Sichuan Revotek produced the world's first 3-D blood vessel bio-printer.
This all seems to be too good to be true, right? While this technology is making great strides, the advances are also raising ethical concerns. Some analysts say they’re likely to spark debate, leading to regulation of the technology by 2016, according to Gartner Inc., the world’s leading information technology research and advisory company. Pete Basiliere, research director at Gartner Inc. says “3-D bioprinting facilities with the ability to print human organs and tissue will advance far faster than general understanding and acceptance of the ramifications of this technology.”

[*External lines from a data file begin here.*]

**src/spal_pkg.sv**
```systemverilog
/*
 * Shared constants for the secure program and access lock block:
 * register offsets, command codes, interrupt bit positions,
 * reset values and storage sizes.
 * Assumes a classic Wishbone slave with 32-bit data and byte addresses.
 */
package spal_pkg;
	// Register byte offsets
	localparam logic [7:0] OFF_CTRL     = 8'h00;
	localparam logic [7:0] OFF_STATUS   = 8'h04;
	localparam logic [7:0] OFF_IRQ_STAT = 8'h08;
	localparam logic [7:0] OFF_IRQ_MASK = 8'h0c;
	localparam logic [7:0] OFF_LEN      = 8'h10;
	localparam logic [7:0] OFF_STREAM   = 8'h14;
	localparam logic [7:0] OFF_ADDR     = 8'h18;
	localparam logic [7:0] OFF_DATA     = 8'h1c;
	localparam logic [7:0] OFF_RESULT   = 8'h20;
	localparam logic [7:0] OFF_PASS     = 8'h30;
	localparam logic [7:0] OFF_SECRET   = 8'h40;

	// Commands written to the low nibble of the control register
	localparam logic [3:0] CMD_BEGIN      = 4'h1;
	localparam logic [3:0] CMD_SET_KEY    = 4'h2;
	localparam logic [3:0] CMD_SET_PASS   = 4'h3;
	localparam logic [3:0] CMD_SET_OPTS   = 4'h4;
	localparam logic [3:0] CMD_PERM_SET   = 4'h5;
	localparam logic [3:0] CMD_PERM_LOCK  = 4'h6;
	localparam logic [3:0] CMD_VERIFY     = 4'h7;
	localparam logic [3:0] CMD_NVM_WRITE  = 4'h8;
	localparam logic [3:0] CMD_NVM_READ   = 4'h9;
	localparam logic [3:0] CMD_ABORT      = 4'ha;

	// Interrupt status bit positions
	localparam int IRQ_AUTH_PASS = 0;
	localparam int IRQ_AUTH_FAIL = 1;
	localparam int IRQ_REFUSED   = 2;
	localparam int IRQ_PROG_DONE = 3;
	localparam int IRQ_W         = 4;

	// Storage sizes
	localparam int ARRAY_DEPTH = 16;
	localparam int NVM_DEPTH   = 4;
	localparam int KEY_WORDS   = 4;

	// Reset values and stream constants (tag and seed values are arbitrary)
	localparam logic [31:0] DEVICE_TAG = 32'h5a17_c0de;
	localparam logic [31:0] MAC_SEED   = 32'h0f1e_2d3c;
	localparam logic [31:0] KS_SALT    = 32'h9e37_79b9;
	localparam logic [31:0] WORD_RST   = 32'h0000_0000;
	localparam logic [127:0] KEY_RST   = 128'h0;

	typedef enum logic [2:0] {
		ST_IDLE    = 3'b000,
		ST_LOAD    = 3'b001,
		ST_CHECK   = 3'b010,
		ST_ERASE   = 3'b011,
		ST_PROGRAM = 3'b100
	} spal_state_t;
endpackage

```
**src/spal_core.sv**
```systemverilog
/*
 * Programming gatekeeper: decrypts an encrypted programming stream with
 * the stored 128-bit key, authenticates every word, and only then erases
 * and programs the configuration array. Also enforces the access pass key,
 * open-verify/open-read options, permanent settings and permanent lock.
 * Assumes a classic Wishbone master on clk_sys; srst is synchronous.
 */
// What this block does
// - Decrypt stream with 128-bit key, then authenticate
// - Authentication covers every word of stream
// - Authenticate decrypted data as valid for device
// - Running design continues during decrypt and check
// - Erase then program only after check passes
// - Failed check: no erase, design untouched
// - Key stored on-chip, never readable outside
// - Only same-key streams decrypt correctly
// - Wrong-key streams fail and are blocked
// - Pass key guards array, memory, settings
// - Option: verify or read without pass key
// - Permanent settings freeze all security settings
// - Permanent lock disables array and memory access
// - Verification happens only inside the device
`timescale 1ns/1ps
module spal_core (
	input  wire logic        clk_sys,
	input  wire logic        srst,
	input  wire logic        wb_cyc_i,
	input  wire logic        wb_stb_i,
	input  wire logic        wb_we_i,
	input  wire logic [7:0]  wb_adr_i,
	input  wire logic [3:0]  wb_sel_i,
	input  wire logic [31:0] wb_dat_i,
	output logic      [31:0] wb_dat_o,
	output logic             wb_ack_o,
	output logic             irq,
	output logic             prog_busy,
	output logic      [31:0] design_cfg
);
	localparam int IRQW = spal_pkg::IRQ_W;
	spal_pkg::spal_state_t state;
	spal_pkg::spal_state_t next_state;

	logic [3:0][31:0] pass_in;
	logic [3:0][31:0] secret_stage;
	logic [127:0]     key_store;
	logic [127:0]     pass_key;
	logic             key_set;
	logic             pass_set;
	logic             perm_settings;
	logic             perm_lock;
	logic             opt_verify_open;
	logic             opt_read_open;
	logic [31:0]      array_mem [spal_pkg::ARRAY_DEPTH];
	logic [31:0]      shadow    [spal_pkg::ARRAY_DEPTH];
	logic [31:0]      nvm_mem   [spal_pkg::NVM_DEPTH];
	logic [4:0]       stream_len;
	logic [4:0]       idx;
	logic [4:0]       cnt;
	logic [31:0]      mac;
	logic             tag_ok;
	logic             mac_ok;
	logic             last_auth_ok;
	logic             verify_match;
	logic [31:0]      addr_reg;
	logic [31:0]      data_reg;
	logic [31:0]      result;
	logic [IRQW-1:0]  irq_stat;
	logic [IRQW-1:0]  irq_mask;
	logic [31:0]      rd_mux;
	logic             cmd_ok;

	function automatic logic [31:0] merge(input logic [31:0] old, input logic [31:0] nw, input logic [3:0] sel);
		logic [31:0] r;
		r = old;
		for (int b = 0; b < 4; b++) begin
			if (sel[b]) r[8*b +: 8] = nw[8*b +: 8];
		end
		return r;
	endfunction

	// Keystream word for stream position i; uses only key word i mod 4, so the four key words take turns
	function automatic logic [31:0] keystream(input logic [127:0] k, input logic [4:0] i);
		logic [31:0] w;
		w = k[{i[1:0], 5'b00000} +: 32];
		return {w[26:0], w[31:27]} ^ {27'h0, i} ^ spal_pkg::KS_SALT;
	endfunction

	function automatic logic [31:0] mac_step(input logic [31:0] m, input logic [31:0] w, input logic [127:0] k);
		return {m[30:0], m[31]} ^ w ^ k[127:96];
	endfunction

	// Bus decode
	wire        req        = wb_cyc_i & wb_stb_i & ~wb_ack_o;
	wire        wr         = req & wb_we_i;
	wire        rd         = req & ~wb_we_i;
	wire        cmd_go     = wr & (wb_adr_i == spal_pkg::OFF_CTRL) & wb_sel_i[0];
	wire [3:0]  cmd        = wb_dat_i[3:0];
	wire        stream_wr  = wr & (wb_adr_i == spal_pkg::OFF_STREAM) & (&wb_sel_i);
	wire        idle       = (state == spal_pkg::ST_IDLE);
	wire [31:0] plain      = wb_dat_i ^ keystream(key_store, idx);
	wire        pass_match = ({pass_in[3], pass_in[2], pass_in[1], pass_in[0]} == pass_key);
	wire        unlocked   = ~pass_set | pass_match;
	wire [127:0] secret_w  = {secret_stage[3], secret_stage[2], secret_stage[1], secret_stage[0]};

	// Access permissions
	wire sec_ok    = unlocked & ~perm_settings & ~perm_lock & idle;
	wire begin_ok  = unlocked & ~perm_lock & key_set & idle & (stream_len <= 5'(spal_pkg::ARRAY_DEPTH));
	wire verify_ok = (unlocked | opt_verify_open) & ~perm_lock & idle;
	wire nvm_rd_ok = (unlocked | opt_read_open) & ~perm_lock;
	wire nvm_wr_ok = unlocked & ~perm_lock & idle;
	wire last_word = (idx == stream_len + 5'd1);
	wire prog_end  = (state == spal_pkg::ST_PROGRAM) & (cnt == stream_len);
	wire erase_end = (state == spal_pkg::ST_ERASE) & (cnt == 5'(spal_pkg::ARRAY_DEPTH - 1));

	always_comb begin
		unique case (cmd)
			spal_pkg::CMD_BEGIN:     cmd_ok = begin_ok;
			spal_pkg::CMD_SET_KEY,
			spal_pkg::CMD_SET_PASS,
			spal_pkg::CMD_SET_OPTS,
			spal_pkg::CMD_PERM_SET,
			spal_pkg::CMD_PERM_LOCK: cmd_ok = sec_ok;
			spal_pkg::CMD_VERIFY:    cmd_ok = verify_ok;
			spal_pkg::CMD_NVM_WRITE: cmd_ok = nvm_wr_ok;
			spal_pkg::CMD_NVM_READ:  cmd_ok = nvm_rd_ok;
			spal_pkg::CMD_ABORT:     cmd_ok = (state == spal_pkg::ST_LOAD);
			default:                 cmd_ok = 1'b0;
		endcase
	end

	wire do_cmd  = cmd_go & cmd_ok;
	wire refused = (cmd_go & ~cmd_ok) | (stream_wr & (state != spal_pkg::ST_LOAD));

	// Loading and checking touch only the shadow buffer, so the running design is left alone
	always_comb begin
		next_state = state;
		unique case (state)
			spal_pkg::ST_IDLE: next_state = (do_cmd && cmd == spal_pkg::CMD_BEGIN) ? spal_pkg::ST_LOAD : state;
			spal_pkg::ST_LOAD: begin
				if (do_cmd && cmd == spal_pkg::CMD_ABORT) begin
					next_state = spal_pkg::ST_IDLE;
				end else if (stream_wr && last_word) begin
					next_state = spal_pkg::ST_CHECK;
				end
			end
			spal_pkg::ST_CHECK: begin
				next_state = mac_ok ? spal_pkg::ST_ERASE : spal_pkg::ST_IDLE;
			end
			spal_pkg::ST_ERASE:   next_state = erase_end ? spal_pkg::ST_PROGRAM : state;
			spal_pkg::ST_PROGRAM: next_state = prog_end ? spal_pkg::ST_IDLE : state;
			default: next_state = spal_pkg::ST_IDLE;
		endcase
	end

	always_ff @(posedge clk_sys) begin
		if (srst) begin
			state <= spal_pkg::ST_IDLE;
		end else begin
			state <= next_state;
		end
	end

	// Stream decryption and running authentication code
	always_ff @(posedge clk_sys) begin
		if (srst || (do_cmd && cmd == spal_pkg::CMD_BEGIN)) begin
			idx    <= 5'd0;
			mac    <= spal_pkg::MAC_SEED;
			tag_ok <= 1'b0;
			mac_ok <= 1'b0;
		end else if (stream_wr && state == spal_pkg::ST_LOAD) begin
			idx <= idx + 5'd1;
			if (last_word) begin
				mac_ok <= tag_ok & (plain == mac);
			end else begin
				mac <= mac_step(mac, plain, key_store);
			end
			if (idx == 5'd0) begin
				tag_ok <= (plain == spal_pkg::DEVICE_TAG);
			end
		end
	end

	always_ff @(posedge clk_sys) begin
		if (stream_wr && state == spal_pkg::ST_LOAD && idx != 5'd0 && !last_word) begin
			shadow[4'(idx - 5'd1)] <= plain;
		end
	end

	always_ff @(posedge clk_sys) begin
		if (srst || state == spal_pkg::ST_CHECK || erase_end) begin
			cnt <= 5'd0;
		end else if (state == spal_pkg::ST_ERASE || (state == spal_pkg::ST_PROGRAM && !prog_end)) begin
			cnt <= cnt + 5'd1;
		end
	end

	// Reset stands in for the blank factory state of the nonvolatile stores
	always_ff @(posedge clk_sys) begin
		if (srst) begin
			for (int i = 0; i < spal_pkg::ARRAY_DEPTH; i++) begin
				array_mem[i] <= spal_pkg::WORD_RST;
			end
		end else if (state == spal_pkg::ST_ERASE) begin
			array_mem[cnt[3:0]] <= spal_pkg::WORD_RST;
		end else if (state == spal_pkg::ST_PROGRAM && !prog_end) begin
			array_mem[cnt[3:0]] <= shadow[cnt[3:0]];
		end
	end

	always_ff @(posedge clk_sys) begin
		if (srst) begin
			for (int i = 0; i < spal_pkg::NVM_DEPTH; i++) begin
				nvm_mem[i] <= spal_pkg::WORD_RST;
			end
		end else if (do_cmd && cmd == spal_pkg::CMD_NVM_WRITE) begin
			nvm_mem[addr_reg[1:0]] <= data_reg;
		end
	end

	// Security settings
	always_ff @(posedge clk_sys) begin
		if (srst) begin
			key_store       <= spal_pkg::KEY_RST;
			pass_key        <= spal_pkg::KEY_RST;
			key_set         <= 1'b0;
			pass_set        <= 1'b0;
			perm_settings   <= 1'b0;
			perm_lock       <= 1'b0;
			opt_verify_open <= 1'b0;
			opt_read_open   <= 1'b0;
		end else if (do_cmd) begin
			unique case (cmd)
				spal_pkg::CMD_SET_KEY: begin
					key_store <= secret_w;
					key_set   <= 1'b1;
				end
				spal_pkg::CMD_SET_PASS: begin
					pass_key <= secret_w;
					pass_set <= 1'b1;
				end
				spal_pkg::CMD_SET_OPTS: begin
					opt_verify_open <= data_reg[0];
					opt_read_open   <= data_reg[1];
				end
				spal_pkg::CMD_PERM_SET:  perm_settings <= 1'b1;
				spal_pkg::CMD_PERM_LOCK: perm_lock <= 1'b1;
				default: ;
			endcase
		end
	end

	// Presented pass key and secret staging words
	for (genvar g = 0; g < spal_pkg::KEY_WORDS; g++) begin : g_words
		always_ff @(posedge clk_sys) begin
			if (srst) begin
				pass_in[g]      <= spal_pkg::WORD_RST;
				secret_stage[g] <= spal_pkg::WORD_RST;
			end else if (wr && wb_adr_i == spal_pkg::OFF_PASS + 8'(4 * g)) begin
				pass_in[g] <= merge(pass_in[g], wb_dat_i, wb_sel_i);
			end else if (wr && wb_adr_i == spal_pkg::OFF_SECRET + 8'(4 * g)) begin
				secret_stage[g] <= merge(secret_stage[g], wb_dat_i, wb_sel_i);
			end
		end
	end

	// Plain registers and on-chip verify; a verify returns only a match bit, never the array word
	always_ff @(posedge clk_sys) begin
		if (srst) begin
			stream_len   <= 5'd0;
			addr_reg     <= spal_pkg::WORD_RST;
			data_reg     <= spal_pkg::WORD_RST;
			result       <= spal_pkg::WORD_RST;
			verify_match <= 1'b0;
			last_auth_ok <= 1'b0;
		end else begin
			if (wr && wb_adr_i == spal_pkg::OFF_LEN && idle) stream_len <= wb_dat_i[4:0];
			if (wr && wb_adr_i == spal_pkg::OFF_ADDR) addr_reg <= merge(addr_reg, wb_dat_i, wb_sel_i);
			if (wr && wb_adr_i == spal_pkg::OFF_DATA) data_reg <= merge(data_reg, wb_dat_i, wb_sel_i);
			if (do_cmd && cmd == spal_pkg::CMD_VERIFY) begin
				verify_match <= (array_mem[addr_reg[3:0]] == data_reg);
				result       <= {31'h0, array_mem[addr_reg[3:0]] == data_reg};
			end else if (do_cmd && cmd == spal_pkg::CMD_NVM_READ) begin
				result <= nvm_mem[addr_reg[1:0]];
			end
			if (state == spal_pkg::ST_CHECK) last_auth_ok <= mac_ok;
		end
	end

	// Interrupts: a new event in the same cycle as the clearing read survives
	wire [IRQW-1:0] events = {prog_end, refused, (state == spal_pkg::ST_CHECK) & ~mac_ok,
		(state == spal_pkg::ST_CHECK) & mac_ok};
	wire stat_rd = rd & (wb_adr_i == spal_pkg::OFF_IRQ_STAT);
	wire [IRQW-1:0] next_irq_stat = (stat_rd ? '0 : irq_stat) | events;
	wire [IRQW-1:0] next_irq_mask = (wr && wb_adr_i == spal_pkg::OFF_IRQ_MASK) ? wb_dat_i[IRQW-1:0] : irq_mask;

	wire [31:0] status_w = {20'h0, verify_match, last_auth_ok, opt_read_open, opt_verify_open, perm_lock,
		perm_settings, unlocked, pass_set, key_set, state};

	// Key, pass key and secret staging words read as zero
	always_comb begin
		unique case (wb_adr_i)
			spal_pkg::OFF_STATUS:   rd_mux = status_w;
			spal_pkg::OFF_IRQ_STAT: rd_mux = {28'h0, irq_stat};
			spal_pkg::OFF_IRQ_MASK: rd_mux = {28'h0, irq_mask};
			spal_pkg::OFF_LEN:      rd_mux = {27'h0, stream_len};
			spal_pkg::OFF_ADDR:     rd_mux = addr_reg;
			spal_pkg::OFF_DATA:     rd_mux = data_reg;
			spal_pkg::OFF_RESULT:   rd_mux = result;
			default:                rd_mux = spal_pkg::WORD_RST;
		endcase
	end

	always_ff @(posedge clk_sys) begin
		if (srst) begin
			wb_ack_o   <= 1'b0;
			wb_dat_o   <= spal_pkg::WORD_RST;
			irq_stat   <= '0;
			irq_mask   <= '0;
			irq        <= 1'b0;
			prog_busy  <= 1'b0;
			design_cfg <= spal_pkg::WORD_RST;
		end else begin
			wb_ack_o   <= req;
			wb_dat_o   <= rd ? rd_mux : spal_pkg::WORD_RST;
			irq_stat   <= next_irq_stat;
			irq_mask   <= next_irq_mask;
			irq        <= |(next_irq_stat & next_irq_mask);
			prog_busy  <= (next_state == spal_pkg::ST_ERASE) || (next_state == spal_pkg::ST_PROGRAM);
			design_cfg <= array_mem[0];
		end
	end
endmodule

```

“These initiatives are well-intentioned, but raise a number of questions that remain unanswered. What happens when complex ‘enhanced’ organs involving nonhuman cells are made? Who will control the ability to produce them? And who will ensure the quality of resulting organs?”
Lee sees 3-D printed vessels as a realistic possibility for humans and expects to see them “tested in clinical trials in a couple of years.” Other simple structures could also become a reality.
Lee explains “what we can print right now are cardiac tissue patches and small-sized blood vessels.” These body parts are simple, hollow structures. However, the parts making up a human heart, such as valves, have much more complex shapes and tissues. It will be very technologically challenging for 3-D printers to produce consistent, quality human organs.
Though we are far from printing living organs, such as the whole heart, these small steps are crucial to developing more effective and efficient ways of transplanting organs. In the field of 3-D printing, nothing is impossible. In several years, the reality of 3-D printing human organs for organ transplants is quite possible, and has the potential to change medical technology in ways we never imagined.